En Viña del Río ya no estamos solamente ante una discusión sobre si una obra gusta o no gusta. Estamos ante algo mucho más serio: la calidad de las decisiones públicas con las que se pretende intervenir uno de los espacios más reconocibles de Huánuco y comprometer más de S/ 30 millones.
La Resolución Gerencial Regional N.° 454-2026-GRH/GRI, firmada el 21 de agosto, aprobó el expediente técnico por S/ 30 443 386,37 y un plazo de 540 días. Pero el mismo documento contiene cinco discordancias que el Gobierno Regional todavía necesita explicar con claridad. Y una de ellas resulta difícil de minimizar: en una resolución destinada a Viña del Río aparece la conformidad correspondiente al estadio del centro poblado de Cascay, en Churubamba, incluso con otro Código Único de Inversiones.

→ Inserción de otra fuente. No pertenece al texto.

<file path="src/rtl/yj_basic_pkg.sv">
`default_nettype none
// ============================================================================
// Module   : yj_basic_pkg
// Purpose  : Shared helpers for the yj_basic signal-sync/filter blocks.
//            - clog2()        : ceiling log2, sizes the filter counter
//            - stages_legal() : synchronizer depth range check
//            - filt_legal()   : filter threshold range check
//            - edge_e/edge_of : classify a level transition
// Ports    : none (package)
// Revision : 1.0 - initial release
// ============================================================================
package yj_basic_pkg;

  localparam int c_stages_min = 2;
  localparam int c_stages_max = 4;
  localparam int c_filt_min   = 0;
  localparam int c_filt_max   = 255;

  typedef enum logic [1:0] {
    EDGE_NONE = 2'd0,
    EDGE_RISE = 2'd1,
    EDGE_FALL = 2'd2
  } edge_e;

  // Smallest r with 2**r >= value; clog2(1) == 0.
  function automatic int clog2(input int value);
    int r;
    r = 0;
    while ((1 << r) < value) begin
      r = r + 1;
    end
    return r;
  endfunction

  function automatic bit stages_legal(input int stages);
    return (stages >= c_stages_min) && (stages <= c_stages_max);
  endfunction

  function automatic bit filt_legal(input int filt);
    return (filt >= c_filt_min) && (filt <= c_filt_max);
  endfunction

  function automatic edge_e edge_of(input logic cur, input logic nxt);
    if (!cur && nxt) begin
      return EDGE_RISE;
    end else if (cur && !nxt) begin
      return EDGE_FALL;
    end else begin
      return EDGE_NONE;
    end
  endfunction

endpackage : yj_basic_pkg
`default_nettype wire

</file>
<file path="src/rtl/yj_basic_signal_sync_filter_if.sv">
`default_nettype none
// ============================================================================
// Module   : yj_basic_signal_sync_filter_if
// Purpose  : Signal bundle between the raw-input producer and the
//            synchronizer/filter block.
//   en   : sample-enable tick for the filter counters (producer -> filter)
//   din  : asynchronous raw levels, NCH bits           (producer -> filter)
//   dout : filtered, synchronized levels               (filter -> consumer)
//   rise : one-cycle 0->1 pulse per channel            (filter -> consumer)
//   fall : one-cycle 1->0 pulse per channel            (filter -> consumer)
//   chg  : registered OR of rise|fall                  (filter -> consumer)
// Modports : master (drives en/din), slave (the filter block)
// Revision : 1.0 - initial release
// ============================================================================
interface yj_basic_signal_sync_filter_if #(
  parameter int NCH = 8
);
  logic           en;
  logic [NCH-1:0] din;
  logic [NCH-1:0] dout;
  logic [NCH-1:0] rise;
  logic [NCH-1:0] fall;
  logic           chg;

  modport master (
    output en,
    output din,
    input  dout,
    input  rise,
    input  fall,
    input  chg
  );

  modport slave (
    input  en,
    input  din,
    output dout,
    output rise,
    output fall,
    output chg
  );

endinterface : yj_basic_signal_sync_filter_if
`default_nettype wire

</file>
<file path="src/rtl/yj_basic_debounce_ch.sv">
`default_nettype none
// ============================================================================
// Module   : yj_basic_debounce_ch
// Purpose  : One channel: STAGES-deep synchronizer, stability filter of FILT
//            enabled samples (FILT == 0 bypasses it), registered edge pulses.
// Ports    :
//   CLK      in  clock, rising edge
//   RST      in  synchronous active-high reset
//   en       in  filter sample-enable tick
//   din      in  asynchronous raw level
//   dout     out filtered, synchronized level
//   rise     out one-cycle pulse coincident with dout going 0->1
//   fall     out one-cycle pulse coincident with dout going 1->0
//   chg_next out combinational "dout changes on the next edge" flag, used by
//                the top level to build its registered chg output
// Revision : 1.0 - initial release
// ============================================================================
module yj_basic_debounce_ch
  import yj_basic_pkg::*;
#(
  parameter int   STAGES     = 2,
  parameter int   FILT       = 4,
  parameter logic RSTVAL_BIT = 1'b0
) (
  input  wire  CLK,
  input  wire  RST,
  input  wire  en,
  input  wire  din,
  output logic dout,
  output logic rise,
  output logic fall,
  output logic chg_next
);

  // Synchronizer chain: a plain shift register with nothing between flops,
  // so every stage gets a full cycle to resolve.
  logic [STAGES-1:0] r_sync;
  logic              w_s;

  always_ff @(posedge CLK) begin
    if (RST) begin
      r_sync <= {STAGES{RSTVAL_BIT}};
    end else begin
      r_sync <= {r_sync[STAGES-2:0], din};
    end
  end

  assign w_s = r_sync[STAGES-1];

  logic  r_dout;
  logic  r_rise;
  logic  r_fall;
  logic  w_dout_next;
  edge_e w_edge;

  generate
    if (FILT > 0) begin : g_filt
      localparam int CW = clog2(FILT + 1);

      logic [CW-1:0] r_cnt;
      logic [CW-1:0] w_cnt_next;

      // Any return of s to dout clears the count, so partial counts from an
      // earlier excursion never help a later one. The count tops out at
      // FILT-1 where it either commits or clears, so it cannot wrap.
      always_comb begin
        w_dout_next = r_dout;
        w_cnt_next  = r_cnt;
        if (w_s == r_dout) begin
          w_cnt_next = '0;
        end else if (en) begin
          if (r_cnt == CW'(FILT - 1)) begin
            w_dout_next = w_s;
            w_cnt_next  = '0;
          end else begin
            w_cnt_next = r_cnt + CW'(1);
          end
        end
      end

      always_ff @(posedge CLK) begin
        if (RST) begin
          r_cnt <= '0;
        end else begin
          r_cnt <= w_cnt_next;
        end
      end
    end else begin : g_bypass
      // Without a filter the enable has no meaning.
      logic w_unused_en;
      assign w_unused_en = en;
      assign w_dout_next = w_s;
    end
  endgenerate

  assign w_edge = edge_of(r_dout, w_dout_next);

  // Edge flops are loaded from the same next-state as dout, so the pulse
  // appears in the very cycle dout first shows the new level. Reset forces
  // dout and the pulses together, so reset never creates an edge.
  always_ff @(posedge CLK) begin
    if (RST) begin
      r_dout <= RSTVAL_BIT;
      r_rise <= 1'b0;
      r_fall <= 1'b0;
    end else begin
      r_dout <= w_dout_next;
      r_rise <= (w_edge == EDGE_RISE);
      r_fall <= (w_edge == EDGE_FALL);
    end
  end

  assign dout     = r_dout;
  assign rise     = r_rise;
  assign fall     = r_fall;
  assign chg_next = (w_edge != EDGE_NONE);

endmodule : yj_basic_debounce_ch
`default_nettype wire

</file>
<file path="src/rtl/yj_basic_signal_sync_filter.sv">
`default_nettype none
// ============================================================================
// Module   : yj_basic_signal_sync_filter
// Purpose  : NCH-channel synchronizer with per-channel stability filter and
//            edge detection for asynchronous level inputs.
// Ports    :
//   CLK  in  clock, rising edge
//   RST  in  synchronous active-high reset
//   bus  slave modport of yj_basic_signal_sync_filter_if:
//        en, din in; dout, rise, fall, chg out
// Parameters:
//   NCH    channel count
//   STAGES synchronizer depth, 2..4
//   FILT   stability threshold in enabled samples, 0 = bypass, 0..255
//   RSTVAL per-channel reset level of the sync chain and dout
// Revision : 1.0 - initial release
// ============================================================================
module yj_basic_signal_sync_filter
  import yj_basic_pkg::*;
#(
  parameter int             NCH    = 8,
  parameter int             STAGES = 2,
  parameter int             FILT   = 4,
  parameter logic [NCH-1:0] RSTVAL = {NCH{1'b0}}
) (
  input  wire                          CLK,
  input  wire                          RST,
  yj_basic_signal_sync_filter_if.slave bus
);

  generate
    if (!stages_legal(STAGES)) begin : g_err_stages
      $error("yj_basic_signal_sync_filter: STAGES=%0d outside 2..4", STAGES);
    end
    if (!filt_legal(FILT)) begin : g_err_filt
      $error("yj_basic_signal_sync_filter: FILT=%0d outside 0..255", FILT);
    end
  endgenerate

  logic [NCH-1:0] w_dout;
  logic [NCH-1:0] w_rise;
  logic [NCH-1:0] w_fall;
  logic [NCH-1:0] w_chg_next;
  logic           r_chg;

  generate
    for (genvar i = 0; i < NCH; i++) begin : g_ch
      yj_basic_debounce_ch #(
        .STAGES     (STAGES),
        .FILT       (FILT),
        .RSTVAL_BIT (RSTVAL[i])
      ) u_ch (
        .CLK      (CLK),
        .RST      (RST),
        .en       (bus.en),
        .din      (bus.din[i]),
        .dout     (w_dout[i]),
        .rise     (w_rise[i]),
        .fall     (w_fall[i]),
        .chg_next (w_chg_next[i])
      );
    end
  endgenerate

  // Registered from the channels' next-state comparison rather than from
  // the registered pulses, so chg lines up with rise/fall instead of
  // trailing them by a cycle.
  always_ff @(posedge CLK) begin
    if (RST) begin
      r_chg <= 1'b0;
    end else begin
      r_chg <= |w_chg_next;
    end
  end

  assign bus.dout = w_dout;
  assign bus.rise = w_rise;
  assign bus.fall = w_fall;
  assign bus.chg  = r_chg;

endmodule : yj_basic_signal_sync_filter
`default_nettype wire

</file>
<file path="src/flat_wrapper.sv">
// flat-port wrapper written by rule: the top's interface ports become plain ports
module yj_basic_signal_sync_filter_flat import yj_basic_pkg::*;
#(
  parameter int             NCH    = 8,
  parameter int             STAGES = 2,
  parameter int             FILT   = 4,
  parameter logic [NCH-1:0] RSTVAL = {NCH{1'b0}}
)
  (CLK, RST, bus_en, bus_din, bus_dout, bus_rise, bus_fall, bus_chg);
  yj_basic_signal_sync_filter_if #(.NCH(NCH)) bus_i ();
  input  wire CLK;
  input  wire RST;
  input wire logic [$bits(bus_i.en)-1:0] bus_en;
  input wire logic [$bits(bus_i.din)-1:0] bus_din;
  output wire logic [$bits(bus_i.dout)-1:0] bus_dout;
  output wire logic [$bits(bus_i.rise)-1:0] bus_rise;
  output wire logic [$bits(bus_i.fall)-1:0] bus_fall;
  output wire logic [$bits(bus_i.chg)-1:0] bus_chg;
  assign bus_i.en = bus_en;
  assign bus_i.din = bus_din;
  assign bus_dout = bus_i.dout;
  assign bus_rise = bus_i.rise;
  assign bus_fall = bus_i.fall;
  assign bus_chg = bus_i.chg;
  yj_basic_signal_sync_filter #(.NCH(NCH), .STAGES(STAGES), .FILT(FILT), .RSTVAL(RSTVAL)) u_core (.CLK(CLK), .RST(RST), .bus(bus_i));
endmodule
</file>
**config.mk**
```make
export PLATFORM = sky130hd
export DESIGN_NAME = rx_pkt_writer_flat
export DESIGN_NICKNAME = d
export VERILOG_FILES = /design/src/rtl/rx_pkt_if.sv /design/src/rtl/rx_pkt_writer.sv /design/src/flat_wrapper.sv
export SDC_FILE = /design/constraint.sdc
export NUM_CORES = 1
export LEC_CHECK = 0
export ABC_AREA = 1
export CORE_MARGIN = 2
export CORE_UTILIZATION = 58
export DETAILED_ROUTE_END_ITERATION = 7
export GPL_TIMING_DRIVEN = 0
export PLACE_DENSITY = 0.8
export SYNTH_ARGS = -nofsm -noshare
export SYNTH_HDL_FRONTEND = slang
export SYNTH_SLANG_ARGS = --single-unit
```
**constraint.sdc**
```tcl
create_clock -name clk -period 1.9 [get_ports clk]
set_input_delay 0.285 -clock clk [delete_from_list [all_inputs] [get_ports clk]]
set_output_delay 0.285 -clock clk [all_outputs]
set_load 0.02 [all_outputs]
```
File: src/rtl/product_inventory.sv
// Vending-machine stock array: per-slot 4-bit counts, charge write-back,
// customer purchase with sold-out detection, and owner stock scan.
module product_inventory #(
  parameter int unsigned SLOTS      = 8,
  parameter int unsigned SEL_W      = 3,
  parameter logic [3:0]  INIT_STOCK = 4'd5
) (
  input  logic              clk,
  input  logic              rst,
  product_inventory_if.slave bus
);
  localparam int unsigned CNT_W = 4;
  localparam logic [1:0] MODE_BUY    = 2'b01;
  localparam logic [1:0] MODE_CHARGE = 2'b10;
  localparam logic [1:0] MODE_SCAN   = 2'b11;

  typedef enum logic [1:0] {IDLE, BUY_EVAL, BUY_RESP, SCAN} state_e;

  state_e                       state_q, state_d;
  logic [SLOTS-1:0][CNT_W-1:0]  stock_q, stock_d;
  logic [SLOTS-1:0]             mask_q, mask_d;
  logic [SEL_W-1:0]             buy_sel_q, buy_sel_d;
  logic [SEL_W-1:0]             wb_sel_q;
  logic                         wb_pend_q;
  logic                         dispense_q, dispense_d;
  logic                         sold_out_q, sold_out_d;
  logic                         scan_valid_q, scan_valid_d;
  logic                         scan_done_q, scan_done_d;
  logic [SEL_W-1:0]             scan_idx_q, scan_idx_d;

  // State register
  always_ff @(posedge clk or posedge rst) begin
    if (rst) state_q <= IDLE;
    else     state_q <= state_d;
  end

  // Next state, stock update and pulse outputs; charge write-back lands last
  always_comb begin
    state_d      = state_q;
    stock_d      = stock_q;
    buy_sel_d    = buy_sel_q;
    dispense_d   = 1'b0;
    sold_out_d   = 1'b0;
    scan_valid_d = 1'b0;
    scan_done_d  = 1'b0;
    scan_idx_d   = scan_idx_q;
    case (state_q)
      IDLE: begin
        if (bus.mode == MODE_BUY && bus.buy_req && !wb_pend_q) begin
          state_d   = BUY_EVAL;
          buy_sel_d = bus.sel;
        end else if (bus.mode == MODE_SCAN) begin
          state_d      = SCAN;
          scan_valid_d = 1'b1;
          scan_idx_d   = '0;
        end
      end
      BUY_EVAL: begin
        if (stock_q[buy_sel_q] != '0) begin
          stock_d[buy_sel_q] = stock_q[buy_sel_q] - CNT_W'(1);
          dispense_d         = 1'b1;
        end else begin
          sold_out_d = 1'b1;
        end
        state_d = BUY_RESP;
      end
      BUY_RESP: begin
        if (!bus.buy_req) state_d = IDLE;
      end
      SCAN: begin
        if (bus.mode != MODE_SCAN) begin
          state_d = IDLE;
        end else if (scan_idx_q == SEL_W'(SLOTS - 1)) begin
          scan_done_d = 1'b1;
          state_d     = IDLE;
        end else begin
          scan_valid_d = 1'b1;
          scan_idx_d   = scan_idx_q + SEL_W'(1);
        end
      end
      default: state_d = IDLE;
    endcase
    if (wb_pend_q) stock_d[wb_sel_q] = bus.supply_in;
  end

  always_comb begin
    mask_d = '0;
    for (int unsigned i = 0; i < SLOTS; i++) mask_d[i] = (stock_q[i] == '0);
  end

  always_ff @(posedge clk or posedge rst) begin
    if (rst) begin
      stock_q      <= {SLOTS{INIT_STOCK}};
      mask_q       <= {SLOTS{INIT_STOCK == 4'd0}};
      buy_sel_q    <= '0;
      wb_sel_q     <= '0;
      wb_pend_q    <= 1'b0;
      dispense_q   <= 1'b0;
      sold_out_q   <= 1'b0;
      scan_valid_q <= 1'b0;
      scan_done_q  <= 1'b0;
      scan_idx_q   <= '0;
    end else begin
      stock_q      <= stock_d;
      mask_q       <= mask_d;
      buy_sel_q    <= buy_sel_d;
      wb_sel_q     <= bus.sel;
      wb_pend_q    <= (bus.mode == MODE_CHARGE);
      dispense_q   <= dispense_d;
      sold_out_q   <= sold_out_d;
      scan_valid_q <= scan_valid_d;
      scan_done_q  <= scan_done_d;
      scan_idx_q   <= scan_idx_d;
    end
  end

  assign bus.supply_out = stock_q[bus.sel];
  assign bus.dispense   = dispense_q;
  assign bus.sold_out   = sold_out_q;
  assign bus.scan_valid = scan_valid_q;
  assign bus.scan_idx   = scan_idx_q;
  assign bus.scan_empty = scan_valid_q && (stock_q[scan_idx_q] == '0);
  assign bus.scan_done  = scan_done_q;
  assign bus.empty_mask = mask_q;
endmodule
===== config.mk =====
export PLATFORM = sky130hd
export DESIGN_NAME = frb_threshold_trigger_flat
export DESIGN_NICKNAME = d
export VERILOG_FILES = /design/src/rtl/frb_threshold_trigger_if.sv /design/src/rtl/frb_threshold_trigger.sv /design/src/flat_wrapper.sv
export SDC_FILE = /design/constraint.sdc
export NUM_CORES = 1
export LEC_CHECK = 0
export BUFFER_PORTS_ARGS = -buffer_cell sky130_fd_sc_hd__buf_4
export CAP_MARGIN = 20
export CORE_UTILIZATION = 55
export CTS_CLUSTER_SIZE = 10
export DETAILED_ROUTE_END_ITERATION = 6
export GPL_TIMING_DRIVEN = 0
export PLACE_DENSITY = 0.79
export REMOVE_ABC_BUFFERS = 1
export SLEW_MARGIN = 10
export SYNTH_ARGS = -nofsm -noshare
export SYNTH_HDL_FRONTEND = slang
export SYNTH_SLANG_ARGS = --single-unit

===== constraint.sdc =====
create_clock -name clk -period 4.83 [get_ports clk]
set_input_delay 0.966 -clock clk [delete_from_list [all_inputs] [get_ports clk]]
set_output_delay 0.966 -clock clk [all_outputs]
set_load 0.03 [all_outputs]

===== src/rtl/frb_threshold_trigger_if.sv =====
// Bundles the sample stream, runtime controls and event report of the FRB
// threshold trigger. The master drives samples and controls; the slave reports events.
interface frb_threshold_trigger_if #(
  parameter int DIN_WIDTH = 25,
  parameter int TS_WIDTH  = 32,
  parameter int LEN_WIDTH = 16
);
  logic signed [DIN_WIDTH-1:0] din;
  logic                        din_valid;
  logic signed [DIN_WIDTH-1:0] threshold;
  logic        [LEN_WIDTH-1:0] min_len;
  logic        [LEN_WIDTH-1:0] holdoff;
  logic                        arm;
  logic                        trig_valid;
  logic signed [DIN_WIDTH-1:0] peak;
  logic        [TS_WIDTH-1:0]  peak_ts;
  logic        [LEN_WIDTH-1:0] event_len;
  logic                        busy;

  modport master (
    output din, din_valid, threshold, min_len, holdoff, arm,
    input  trig_valid, peak, peak_ts, event_len, busy
  );

  modport slave (
    input  din, din_valid, threshold, min_len, holdoff, arm,
    output trig_valid, peak, peak_ts, event_len, busy
  );
endinterface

No estamos hablando de una coma mal colocada.
También aparecen dos terminaciones distintas para un mismo informe técnico, un Formato 8-A registrado antes de la fecha de aprobación consignada, dos meses diferentes como base de precios —febrero y junio de 2026— y una diferencia exacta de S/ 21 mil entre el costo de elaboración del expediente y las partidas que supuestamente lo componen.
Ninguna de estas discordancias demuestra, por sí sola, que el expediente sea inválido. Pero juntas sí plantean una pregunta que cualquier ciudadano tiene derecho a formular: ¿con qué nivel de revisión se aprobó una inversión de esta magnitud?
El problema crece cuando se observa la naturaleza de la intervención. El proyecto contempla concreto, graderías, miradores con zapatas sumergidas, muros de contención, puentes peatonales y obras hidráulicas que captarán agua del río Higueras, la tratarán y luego la devolverán al cauce. No se trata, por tanto, de colocar bancas o pintar un parque.
Y a pocos metros está el histórico puente Tingo. Está allí desde mucho antes que este proyecto y forma parte del paisaje y de la memoria de Huánuco. Su cercanía no necesita ser descubierta mediante un informe. Lo que sí necesita estudio técnico es algo distinto: determinar si una intervención de esta dimensión puede afectarlo y qué medidas existen para impedirlo.
Precisamente ahí la resolución vuelve a quedarse corta. Aunque el índice del expediente menciona un Estudio de Impacto Ambiental y un documento arqueológico identificado como PMAR, el acto aprobatorio no identifica número, fecha, autoridad evaluadora ni resolución de certificación ambiental. Tampoco menciona un pronunciamiento del Ministerio de Cultura respecto del puente.
Ahora hay, además, una demanda de amparo admitida a trámite por el Segundo Juzgado Civil de Huánuco y organizaciones que han solicitado la intervención del OEFA. La admisión judicial no paraliza automáticamente la obra ni significa que el Gobierno Regional haya perdido el proceso. Pero el conflicto ya salió del terreno político y entró en el judicial, ambiental y técnico.
Por eso preocupa la impresión de que la respuesta oficial sea continuar y explicar después.
Porque Viña del Río no pertenece a Antonio Pulgar, a un gerente ni a un consorcio. Pertenece a Huánuco. Y cuando se interviene patrimonio público con más de S/ 30 millones, la transparencia no es un favor. Es la obligación mínima.